Equivalence lock in Scala/Java?

2019-08-28 04:50发布

问题:

Is there anyway to lock on the object equality instead of referential equality in Scala/Java e.g.

def run[A](id: A) = id.synchronized {
  println(s"Processing $id")
  Thread.sleep(5000)
  println(s"Done processing $id")
}

Seq(1, 1, 2, 3, 1).par.foreach(run)

I want this to print something like:

Processing 3
Processing 1
Processing 2
// 5 seconds later
Done processing 1
Done processing 2
Done processing 3
Processing 1
// 5 seconds later
Done processing 1
Processing 1
// 5 seconds later
Done processing 1

回答1:

The best I could come up with is something like this:

import scala.collection.mutable

class EquivalenceLock[A] {
  private[this] val keys = mutable.Map.empty[A, AnyRef]

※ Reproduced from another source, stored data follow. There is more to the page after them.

What follows belongs to an exercise in optimizing a design on an open flow for small area, a short achievable clock period and few clock cycles; a production flow would make more cautious choices.
In this exercise RTL edits were held to simulation tests only and were not proved equivalent to the original.
The clock port is modelled as an ideal driver; clocking choices that lean on that would not hold on a real chip.
Power and IR drop assume default switching activity.

===== flow/config.mk =====
export PLATFORM = sky130hd
export DESIGN_NAME = cpu
export DESIGN_NICKNAME = cpu
export VERILOG_FILES = /design/flow/design.v
export SDC_FILE = /design/flow/constraint.sdc
export NUM_CORES = 4
export LEC_CHECK = 0
export ABC_AREA = 1
export ABC_CLOCK_PERIOD_IN_PS = 3000
export CAP_MARGIN = 20
export CELL_PAD_IN_SITES_DETAIL_PLACEMENT = 1
export CELL_PAD_IN_SITES_GLOBAL_PLACEMENT = 2
export CORE_MARGIN = 2
export CORE_UTILIZATION = 45
export CTS_BUF_LIST = sky130_fd_sc_hd__clkbuf_4 sky130_fd_sc_hd__clkbuf_8
export PLACE_DENSITY = 0.55
export SETUP_SLACK_MARGIN = 4.0
export SLEW_MARGIN = 20
export TNS_END_PERCENT = 10

===== flow/constraint.sdc =====
create_clock -name core_clock -period 7.0 [get_ports {clock}]
set_input_delay 1.4000 -clock core_clock [delete_from_list [all_inputs] [get_ports {clock}]]
set_output_delay 1.4000 -clock core_clock [all_outputs]
set_load 0.01 [all_outputs]

===== flow/design.v =====
package cpu_pkg;
	typedef logic [31:0] word_t;
	typedef logic [4:0] reg_addr_t;
	typedef enum logic [6:0] {
		opc_op     = 7'b0110011,
		opc_op_imm = 7'b0010011,
		opc_load   = 7'b0000011,
		opc_store  = 7'b0100011,
		opc_branch = 7'b1100011,
		opc_jal    = 7'b1101111
	} opcode_e;
	typedef enum logic [2:0] {
		fn_add,
		fn_slt,
		fn_xor,
		fn_or,
		fn_and
	} alu_fn_e;
endpackage
`timescale 1ns/1ps
module cpu #(
	parameter cpu_pkg::word_t reset_pc = 32'h0000_0000
) (
	input logic clock,
	input logic reset,
	output cpu_pkg::word_t instr_addr,
	input cpu_pkg::word_t instr_data,
	output cpu_pkg::word_t data_addr,
	output cpu_pkg::word_t data_wdata,
	output logic data_wen,
	output logic data_ren,
	input cpu_pkg::word_t data_rdata
);
	function automatic cpu_pkg::word_t add32(input cpu_pkg::word_t a, input cpu_pkg::word_t b,
		input logic cin);
		logic [31:0] g;
		logic [31:0] p;
		logic [31:0] gg;
		logic [31:0] pp;
		g = a & b;
		p = a ^ b;
		gg = g;
		pp = p;
		gg[0] = g[0] | (p[0] & cin);
		for (int d = 1; d < 32; d = d * 2) begin
			for (int i = 31; i >= d; i--) begin
				gg[i] = gg[i] | (pp[i] & gg[i - d]);
				pp[i] = pp[i] & pp[i - d];
			end
		end
		add32 = p ^ {gg[30:0], cin};
	endfunction
	cpu_pkg::word_t pc;
	logic x_valid;
	logic x_ld;
	logic x_st;
	logic x_br;
	logic x_wr;       
	logic x_pred;     
	logic x_sub;
	cpu_pkg::alu_fn_e x_fn;
	cpu_pkg::reg_addr_t x_rd;
	cpu_pkg::word_t x_a;   
	cpu_pkg::word_t x_b;   
	cpu_pkg::word_t x_c;   
	logic m_ren;
	logic m_wen;
	logic m_wr;
	logic m_ld;
	cpu_pkg::reg_addr_t m_rd;
	cpu_pkg::word_t m_res;
	cpu_pkg::word_t m_wdata;
	cpu_pkg::word_t rf [1:31];
	cpu_pkg::word_t m_val;
	assign data_addr = m_res;
	assign data_wdata = m_wdata;
	assign data_ren = m_ren;
	assign data_wen = m_wen;
	assign m_val = m_ld ? data_rdata : m_res;
	always_ff @(posedge clock) begin
		if (m_wr) begin
			rf[m_rd] <= m_val;
		end
	end
	cpu_pkg::word_t sum;
	logic lt;
	cpu_pkg::word_t alu;
	logic eq;
	logic mispredict;
	assign sum = add32(x_a, x_b, x_sub);
	assign lt = (x_a[31] == x_b[31]) ? x_a[31] : sum[31];
	always_comb begin
		case (x_fn)
			cpu_pkg::fn_slt: alu = {31'b0, lt};
			cpu_pkg::fn_xor: alu = x_a ^ x_b;
			cpu_pkg::fn_or: alu = x_a | x_b;
			cpu_pkg::fn_and: alu = x_a & x_b;
			default: alu = sum;
		endcase
	end
	assign eq = x_a == x_b;
	assign mispredict = x_valid && x_br && (eq != x_pred);
	always_ff @(posedge clock or negedge reset) begin
		if (!reset) begin
			m_ren <= 1'b0;
			m_wen <= 1'b0;
			m_wr <= 1'b0;
		end else begin
			m_ren <= x_valid && x_ld;
			m_wen <= x_valid && x_st;
			m_wr <= x_valid && x_wr;
		end
	end
	always_ff @(posedge clock) begin
		m_ld <= x_ld;
		m_rd <= x_rd;
		m_res <= alu;
		m_wdata <= x_c;
	end
	cpu_pkg::word_t ins;
	logic [6:0] opc;
	cpu_pkg::reg_addr_t rs1;
	cpu_pkg::reg_addr_t rs2;
	cpu_pkg::reg_addr_t rd;
	logic is_op;
	logic is_opi;
	logic is_ld;
	logic is_st;
	logic is_br;
	logic is_jal;
	logic uses_rs1;
	logic uses_rs2;
	logic pred;
	logic stall;
	cpu_pkg::word_t imm_i;
	cpu_pkg::word_t imm_s;
	cpu_pkg::word_t imm_b;
	cpu_pkg::word_t imm_j;
	cpu_pkg::word_t pc4;
	cpu_pkg::word_t target;
	cpu_pkg::word_t rf_a;
	cpu_pkg::word_t rf_b;
	logic fwd_xa;
	logic fwd_xb;
	logic fwd_ma;
	logic fwd_mb;
	cpu_pkg::word_t rs1_val;
	cpu_pkg::word_t rs2_val;
	cpu_pkg::word_t pc_next;
	logic wr;
	logic sub;
	cpu_pkg::alu_fn_e fn;
	assign ins = instr_data;
	assign instr_addr = pc;
	assign opc = ins[6:0];
	assign rs1 = ins[19:15];
	assign rs2 = ins[24:20];
	assign rd = ins[11:7];
	assign is_op = opc == cpu_pkg::opc_op;
	assign is_opi = opc == cpu_pkg::opc_op_imm;
	assign is_ld = opc == cpu_pkg::opc_load;
	assign is_st = opc == cpu_pkg::opc_store;
	assign is_br = opc == cpu_pkg::opc_branch;
	assign is_jal = opc == cpu_pkg::opc_jal;
	assign uses_rs1 = is_op || is_opi || is_ld || is_st || is_br;
	assign uses_rs2 = is_op || is_st || is_br;
	assign imm_i = {{20{ins[31]}}, ins[31:20]};
	assign imm_s = {{20{ins[31]}}, ins[31:25], ins[11:7]};
	assign imm_b = {{19{ins[31]}}, ins[31], ins[7], ins[30:25], ins[11:8], 1'b0};
	assign imm_j = {{11{ins[31]}}, ins[31], ins[19:12], ins[20], ins[30:21], 1'b0};
	assign pred = ins[31] || rs1 == rs2;
	assign pc4 = pc + 32'd4;
	assign target = add32(pc, ins[3] ? imm_j : imm_b, 1'b0);
	assign stall = x_valid && x_ld && x_wr &&
		((uses_rs1 && x_rd == rs1) || (uses_rs2 && x_rd == rs2));
	always_comb begin
		if (mispredict) begin
			pc_next = x_c;
		end else if (stall) begin
			pc_next = pc;
		end else if (is_jal || (is_br && pred)) begin
			pc_next = target;
		end else begin
			pc_next = pc4;
		end
	end
	assign rf_a = (rs1 == '0) ? '0 : rf[rs1];
	assign rf_b = (rs2 == '0) ? '0 : rf[rs2];
	assign fwd_xa = x_valid && x_wr && x_rd == rs1;
	assign fwd_xb = x_valid && x_wr && x_rd == rs2;
	assign fwd_ma = m_wr && m_rd == rs1;
	assign fwd_mb = m_wr && m_rd == rs2;
	assign rs1_val = fwd_ma ? m_val : rf_a;
	assign rs2_val = fwd_mb ? m_val : rf_b;
	assign wr = (is_op || is_opi || is_ld || is_jal) && rd != '0;
	assign sub = is_op && ((ins[14:12] == 3'b000 && ins[30]) || ins[14:12] == 3'b010);
	always_comb begin
		fn = cpu_pkg::fn_add;
		if (is_op) begin
			case (ins[14:12])
				3'b010: fn = cpu_pkg::fn_slt;
				3'b100: fn = cpu_pkg::fn_xor;
				3'b110: fn = cpu_pkg::fn_or;
				3'b111: fn = cpu_pkg::fn_and;
				default: fn = cpu_pkg::fn_add;
			endcase
		end
	end
	always_ff @(posedge clock or negedge reset) begin
		if (!reset) begin
			pc <= reset_pc;
			x_valid <= 1'b0;
		end else begin
			pc <= pc_next;
			x_valid <= !mispredict && !stall;
		end
	end
	always_ff @(posedge clock) begin
		x_ld <= is_ld;
		x_st <= is_st;
		x_br <= is_br;
		x_wr <= wr;
		x_pred <= pred;
		x_sub <= sub;
		x_fn <= fn;
		x_rd <= rd;
		if (fwd_xa && !is_jal) begin
			x_a <= alu;
		end else begin
			x_a <= is_jal ? '0 : rs1_val;
		end
		if (fwd_xb && (is_op || is_br)) begin
			x_b <= alu ^ {32{sub}};
		end else begin
			x_b <= (is_op || is_br) ? (rs2_val ^ {32{sub}}) : (is_jal ? pc4 : (is_st ? imm_s : imm_i));
		end
		if (fwd_xb && is_st) begin
			x_c <= alu;
		end else begin
			x_c <= is_st ? rs2_val : (pred ? pc4 : target);
		end
	end
endmodule

===== flow/flow/run.sh =====
#!/bin/bash
# The standard layout (the standard.sh, all ORFS steps through finish),
# with two changes:
#  - the buffers that buffer_ports puts on every input and output port are
#    buf_4 cells instead of the delay cell it picks on its own;
#  - clock tree synthesis adds no dummy loads (the ORFS arguments otherwise).
# ORFS writes each step's log under orfs/logs/; make's own output goes to
# flow_make.log here.
set -euo pipefail
bash standard.sh 'BUFFER_PORTS_ARGS=-buffer_cell sky130_fd_sc_hd__buf_4' \
	'CTS_ARGS=-sink_clustering_enable -repair_clock_nets -dont_use_dummy_load -buf_list {sky130_fd_sc_hd__clkbuf_4 sky130_fd_sc_hd__clkbuf_8}' \
	finish > flow_make.log 2>&1

===== flow/standard.sh =====
#!/bin/bash
# synth_recipe.tcl (not shown) runs the flow's synth.tcl, then flattens the netlist and writes it again
# the make line also repeats each setting of config.mk as NAME=value (left out here)
make -C /OpenROAD-flow-scripts/flow DESIGN_CONFIG=/design/flow/config.mk WORK_HOME=/design/flow/orfs CLKGATE_MAP_FILE= SYNTH_SCRIPT=/design/flow/synth_recipe.tcl "${@:-finish}"

==> results of run 1 <==
-- through the flow --
| stage | hold slack (ns) | utilization [%] | instance area [µm²] | std cells | setup slack (ns) |
|---|---|---|---|---|---|
| after global routing | 0.367 | 51.2 | 73800 | 9864 | 3.84 |
| after CTS | 0.349 | 50.2 | 72300 | 9809 | 3.81 |
| final | 0.351 | 51.2 | 73800 | 9869 | 3.85 |
| after detailed placement | 0.361 | 47.5 | 68500 | 9572 | 1.94 |
| after floorplan | 0.324 | - | 65500 | 7849 | 3.49 |
| after global placement | 0.361 | 47.5 | 68400 | 9569 | 1.97 |
-- flip-flops by register name, summed over array words and instances (netlist names), 3 cells and up --
name     count
rf         992
m_res       32
m_wdata     32
pc          32
x_a         32
x_b         32
x_c         32
m_rd         5
x_rd         5
x_fn         3
-- synth_stat cells, drive strengths merged --
master   number
nand2      2053
edfxtp      992
nand3       804
o21ai       735
inv         693
nor2        609
a21oi       545
buf         249
o211ai      248
clkbuf      240
dfxtp       180
ha           95
o221ai       67
o22ai        64
nand4        41
xor2         38
dfrtp        36
nor3         33
mux2i        17
nand3b       17
or2          17
o2111ai      12
a31oi        11
a221oi       10
xnor2        10
o21bai        9
clkinv        5
fa            3
a211oi        2
a21boi        2
a21o          2
and2          2
nor4          2
o21a          2
a2111o        1
a22oi         1
a32oi         1
and3          1
-- timing repair --
action	CTS	global route
setup endpoints to repair	197	203
resized for setup	149	240
pin swaps	9	36
hold buffers	0	0
cloned	11	19
setup buffers	16	34
-- final cells by class --
type | count | area [µm²]
Inverter | 698 | 2810
Timing Repair Buffer | 376 | 3870
Timing Repair inverter | 11 | 101
Fill cell | 16913 | 70200
Tap cell | 1903 | 2380
Sequential cell | 1208 | 34300
Clock buffer | 210 | 2890
Multi-Input combinational cell | 5456 | 27400
Antenna cell | 7 | 17.5
-- metal layers --
layer	vias to the layer above	global-route usage (%)	share of wire, %
met5	-	0	0.042
met4	8	19.5	5.2
met3	727	8.89	11
met2	3614	60.4	44
met1	31611	55.6	40
li1	26968	-	-
-- cells by family (layout without fill, tap and decap cells) --
logic type,count (synthesis),after routing,synth area share (%)
adders and majority gates,98,98,1.91
DFF,1208,1208,52.4
AOI/OAI and AO/OA,1712,1712,14.8
buffers and inverters,1187,1295,7.34
muxes,17,17,0.260
and+or+nand+nor,3579,3581,22.6
other,0,7,0
xor gates and xnor gates,48,48,0.643
-- final timing paths --
check,end,slack [ns],cells past startpoint
setup / recovery,x_a[2]$_DFF_P_,3.85,11
hold / removal,m_rd[0]$_DFF_P_,0.35,0
setup reg to reg,rf[5][1]$_DFFE_PP_,3.86,3
hold reg to reg,m_rd[0]$_DFF_P_,0.35,0
max in group asynchronous,pc[2]$_DFFE_PN0P_,6.04,1
min in group asynchronous,pc[27]$_DFFE_PN0P_,0.50,1
-- report_power, final --
group | switching [mW] | internal [mW] | total [mW]
sequential | 0.565 | 8.69 | 9.25
combinational | 4.22 | 1.61 | 5.83
clock | 2.81 | 2.62 | 5.42
==> impl_metrics.prom, run 1 <==
# TYPE chip_impl_metric gauge
chip_impl_info{name="status",value="complete, no violations"} 1
chip_impl_metric{name="route.detailed.vias_per_inst",unit=""} 6.38
chip_impl_metric{name="yosysWarningCount",unit=""} 1
chip_impl_metric{name="grt_first_pass_wirelength",unit="mm"} 433
chip_impl_metric{name="setup_violations",unit=""} 0
chip_impl_metric{name="grt_max_degree",unit=""} 166
chip_impl_info{name="critical_path.cell_chain",value="buf_4, buf_4, or2_2, a21oi_1, nand3_1, nor2_1, nand2_1, buf_4, inv_4, nand2_1, nand2_1"} 1
chip_impl_metric{name="route.detailed.wl_per_inst",unit="µm"} 31.7
chip_impl_metric{name="drt_iter0_drc",unit=""} 7976
chip_impl_info{name="cts.root.buffer_cell",value="clkbuf_8"} 1
chip_impl_metric{name="critical_path_peak_fanout",unit=""} 19
chip_impl_info{name="critPathLaunch",value="instr_data[18]"} 1
chip_impl_metric{name="critPathBufInv",unit=""} 4
chip_impl_metric{name="syn2layout_area_growth",unit="%"} 12.8
chip_impl_metric{name="cp.arrival",unit="ns"} 4.00
chip_impl_metric{name="ant_nets",unit=""} 0
chip_impl_metric{name="final_nets",unit=""} 8125
chip_impl_metric{name="ys_types",unit=""} 54
chip_impl_metric{name="post_route_cells_drive_above_1_share",unit="%"} 11.3
chip_impl_metric{name="final_weighted_congestion_in_routability_driven_placement",unit=""} 0.941
chip_impl_metric{name="worstMarginPinSlew",unit="ns"} 1.15
chip_impl_metric{name="fin_setup_tns",unit="ns"} 0
chip_impl_metric{name="vdd_drop_max",unit="mV"} 0.231
chip_impl_metric{name="synth_nets",unit=""} 8013
chip_impl_info{name="mostFrequentLayoutCells",value="1,989 x nand2_1, 992 x edfxtp_1, 772 x nand3_1"} 1
chip_impl_metric{name="die_width",unit="µm"} 385
chip_impl_info{name="critical_path.top_delay_family",value="simple AND/OR/NAND/NOR gates"} 1
chip_impl_metric{name="final-hold-violation-count",unit=""} 0
chip_impl_metric{name="maxCapViolations",unit=""} 0
chip_impl_metric{name="synth.avg_cell_area",unit="µm²"} 8.33
chip_impl_metric{name="final.period_utilization",unit="%"} 45.0
chip_impl_metric{name="synth_seq_area_share",unit="%"} 52.4
chip_impl_info{name="synth.top_cells.by_area",value="edfxtp_1 46%, nand2_1 12%, nand3_1 6.1%"} 1
chip_impl_metric{name="max_freq",unit="MHz"} 317
chip_impl_info{name="rsz_0062_raised_after_global_routing",value="yes"} 1
chip_impl_metric{name="finalMaxSlewViolations",unit=""} 0
chip_impl_metric{name="globalRouteTotalUtil",unit="%"} 40.4
chip_impl_metric{name="clk_transition_reported_paths",unit="ns"} 0.06
chip_impl_info{name="timing.critical_path.slowest_stage_cell",value="or2_2"} 1
chip_impl_metric{name="power-per-cell-area",unit="mW/mm²"} 278
chip_impl_metric{name="clockBufferDepth",unit=""} 3
chip_impl_info{name="worstHoldPathType",value="flop to flop"} 1
chip_impl_metric{name="timing.clock.skew",unit="ns"} 0.0910
chip_impl_metric{name="grt_pass1_vias",unit=""} 61341
chip_impl_metric{name="vias",unit=""} 62928
chip_impl_metric{name="critPathMaxStageDelay",unit="ns"} 0.34
chip_impl_metric{name="firstDrtPassIters",unit=""} 9
chip_impl_metric{name="report.power.total",unit="mW"} 20.5
chip_impl_metric{name="max-slew-margin-rel",unit="%"} 23.2
chip_impl_info{name="layout_commonest_cell",value="nand2_1"} 1
chip_impl_metric{name="htreeDepth",unit=""} 4
chip_impl_metric{name="floorplan.die.height",unit="µm"} 385
chip_impl_metric{name="start_util",unit="%"} 45.4
chip_impl_metric{name="die-area",unit="mm²"} 0.148
chip_impl_metric{name="synthesized_cell_area",unit="mm²"} 0.0654
chip_impl_info{name="synth.largest_area_cell",value="edfxtp_1"} 1
chip_impl_metric{name="num_cts_buffers",unit=""} 210
chip_impl_info{name="hold_path_startpoint",value="x_rd[0]$_DFF_P_"} 1
chip_impl_metric{name="grt_remaining_overflow",unit=""} 0
chip_impl_metric{name="place.detailed.hpwl",unit="mm"} 194
chip_impl_metric{name="io-pin-count",unit=""} 164
chip_impl_metric{name="grt_antenna_before_repair",unit=""} 11
chip_impl_info{name="start_kind",value="input port"} 1
chip_impl_metric{name="min_period",unit="ns"} 3.15
chip_impl_metric{name="io_buffers",unit=""} 163
chip_impl_metric{name="synth_cells",unit=""} 7849
chip_impl_metric{name="detail_route.wirelength",unit="mm"} 313
chip_impl_info{name="worst_setup_path_end_kind",value="flop"} 1
chip_impl_metric{name="cts_sinks",unit=""} 1208
chip_impl_metric{name="row_count",unit=""} 139
chip_impl_metric{name="core_area",unit="mm²"} 0.144
chip_impl_info{name="crit_type",value="input port to flop"} 1
chip_impl_info{name="regToRegStartpoint",value="m_wr$_DFF_PN0_"} 1
chip_impl_metric{name="synth_top_area_share",unit="%"} 45.5
chip_impl_info{name="tritoncts_clock_tree",value="done"} 1
chip_impl_metric{name="cellLeakagePower",unit="nW"} 29.5
chip_impl_metric{name="worst_skew_pair.late_latency",unit="ns"} 0.96
chip_impl_metric{name="ys_ff_latch",unit=""} 1208
chip_impl_metric{name="crit_required",unit="ns"} 7.85
chip_impl_metric{name="drc_errors",unit=""} 0
Testbench counts, summed over its fixed seeds: cycles 142,315.
==> run 2, diff against run 1 <==
--- a/flow/config.mk
+++ b/flow/config.mk
@@ -14,6 +14,6 @@
 export CORE_UTILIZATION = 45
 export CTS_BUF_LIST = sky130_fd_sc_hd__clkbuf_4 sky130_fd_sc_hd__clkbuf_8
 export PLACE_DENSITY = 0.55
-export SETUP_SLACK_MARGIN = 4.0
+export SETUP_SLACK_MARGIN = 4.2
 export SLEW_MARGIN = 20
 export TNS_END_PERCENT = 10
==> run 2 against run 1 <==
Sequential power is essentially flat. Register-to-register slack worse by 0.11 ns. Clock power increased by 0.7%. Clock-buffer cell count up 1. Wire length increased by 4.2%. First-iteration DRC count grew 11%. Sequential share of layout area is 1.2 points lower. Flip-flop and latch count did not move. Area after synthesis stayed put. Critical endpoint is now rf[14][27]$_DFFE_PP_. Highest routed layer unchanged.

  def apply[B](key: A)(f: => B): B = {
    val lock = keys.synchronized(keys.getOrElseUpdate(key, new Object()))
    lock.synchronized(f)
  }
}

Then use it as:

def run[A](id: A)(implicit lock: EquivalenceLock[A]) = lock(id) {
  println(s"Processing $id")
  Thread.sleep(5000)
  println(s"Done processing $id")
}

EDIT: Using the lock striping mentioned in the comments, here is a naive implementation:

/**
  * An util that provides synchronization using value equality rather than referential equality
  * It is guaranteed that if two objects are value-equal, their corresponding blocks are invoked mutually exclusively.
  * But the converse may not be true i.e. if two objects are not value-equal, they may be invoked exclusively too
  *
  * @param n There is a 1/(2^n) probability that two invocations that could be invoked concurrently is not invoked concurrently
  *
  * Example usage:
  *   private[this] val lock = new EquivalenceLock()
  *   def run(person: Person) = lock(person) { .... }
  */
class EquivalenceLock(n: Int) {
  val size = 1<<n
  private[this] val locks = IndexedSeq.fill(size)(new Object())

  def apply[A](lock: Any) = locks(lock.hashCode().abs & (size - 1)).synchronized[A] _   // synchronize on the (lock.hashCode % locks.length)th object
}

object EquivalenceLock {
  val defaultInstance = new EquivalenceLock(10)
}

Guava's Striped is best suited if you don't want to reinvent the wheel here.